===== src/rtl/barrel_shift_arbiter_pkg.sv =====
// Shared constants and FSM encoding for the two-requester shift arbiter.
package barrel_shift_arbiter_pkg;
  localparam int DATA_W = 16;
  localparam int AMT_W  = 4;
  localparam int ID_W   = 1;

  typedef enum logic {
    IDLE = 1'b0,
    FULL = 1'b1
  } state_t;
endpackage


===== src/rtl/barrel_shift_arbiter_shifter.sv =====
// 16-bit rotate-left barrel shifter; ctrl gives the rotate distance.
module barrel_shift_16bit (
  input  logic [15:0] in,
  input  logic [3:0]  ctrl,
  output logic [15:0] out
);
  logic [4:0][15:0] stage;

  assign stage[0] = in;

  // One log stage per control bit, rotating by 2**s when that bit is set.
  for (genvar s = 0; s < 4; s++) begin : g_stage
    localparam int SH = 1 << s;
    assign stage[s+1] = ctrl[s] ? {stage[s][15-SH:0], stage[s][15:16-SH]} : stage[s];
  end

  assign out = stage[4];
endmodule


===== src/rtl/barrel_shift_arbiter.sv =====
// Two requesters share one barrel shifter; a one-entry result register feeds the consumer.
module barrel_shift_arbiter
  import barrel_shift_arbiter_pkg::*;
#(
  parameter bit FIXED_PRIO = 1'b0
) (
  input  logic              clk,
  input  logic              rst,
  input  logic              req0_valid,
  output logic              req0_ready,
  input  logic [DATA_W-1:0] req0_data,
  input  logic [AMT_W-1:0]  req0_amt,
  input  logic              req1_valid,
  output logic              req1_ready,
  input  logic [DATA_W-1:0] req1_data,
  input  logic [AMT_W-1:0]  req1_amt,
  output logic              res_valid,
  input  logic              res_ready,
  output logic [DATA_W-1:0] res_data,
  output logic [ID_W-1:0]   res_id,
  output logic              busy
);
  state_t            state, state_nxt;
  logic [ID_W-1:0]   last_id, gnt_id;
  logic              gnt_any, accept;
  logic [DATA_W-1:0] sh_in, sh_out;
  logic [AMT_W-1:0]  sh_amt;

  always_comb begin
    gnt_any = req0_valid | req1_valid;
    if (req0_valid && req1_valid) gnt_id = FIXED_PRIO ? '0 : ~last_id;
    else                          gnt_id = req1_valid ? ID_W'(1) : '0;
  end

  // A held result blocks new work unless the consumer drains it this cycle.
  assign accept     = gnt_any && !rst && (state == IDLE || res_ready);
  assign req0_ready = accept && (gnt_id == '0);
  assign req1_ready = accept && (gnt_id == ID_W'(1));

  assign sh_in  = (gnt_id == ID_W'(1)) ? req1_data : req0_data;
  assign sh_amt = (gnt_id == ID_W'(1)) ? req1_amt  : req0_amt;

  barrel_shift_16bit u_shift (
    .in   (sh_in),
    .ctrl (sh_amt),
    .out  (sh_out)
  );

  always_comb begin
    state_nxt = state;
    case (state)
      IDLE:    if (accept) state_nxt = FULL;
      FULL:    if (!accept && res_ready) state_nxt = IDLE;
      default: state_nxt = IDLE;
    endcase
  end

  always_ff @(posedge clk or posedge rst) begin
    if (rst) state <= IDLE;
    else     state <= state_nxt;
  end

  // last_id resets to 1 so requester 0 takes the first tie.
  always_ff @(posedge clk or posedge rst) begin
    if (rst) begin
      res_data <= '0;
      res_id   <= '0;
      last_id  <= ID_W'(1);
    end else if (accept) begin
      res_data <= sh_out;
      res_id   <= gnt_id;
      last_id  <= gnt_id;
    end
  end

  assign res_valid = (state == FULL);
  assign busy      = res_valid | req0_valid | req1_valid;
endmodule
= = = =
Work to be completed:
In the listing above, which lines include the string "ctrl"? Return every one of them.

Finished task:
// 16-bit rotate-left barrel shifter; ctrl gives the rotate distance.
  input  logic [3:0]  ctrl,
    assign stage[s+1] = ctrl[s] ? {stage[s][15-SH:0], stage[s][15:16-SH]} : stage[s];
    .ctrl (sh_amt),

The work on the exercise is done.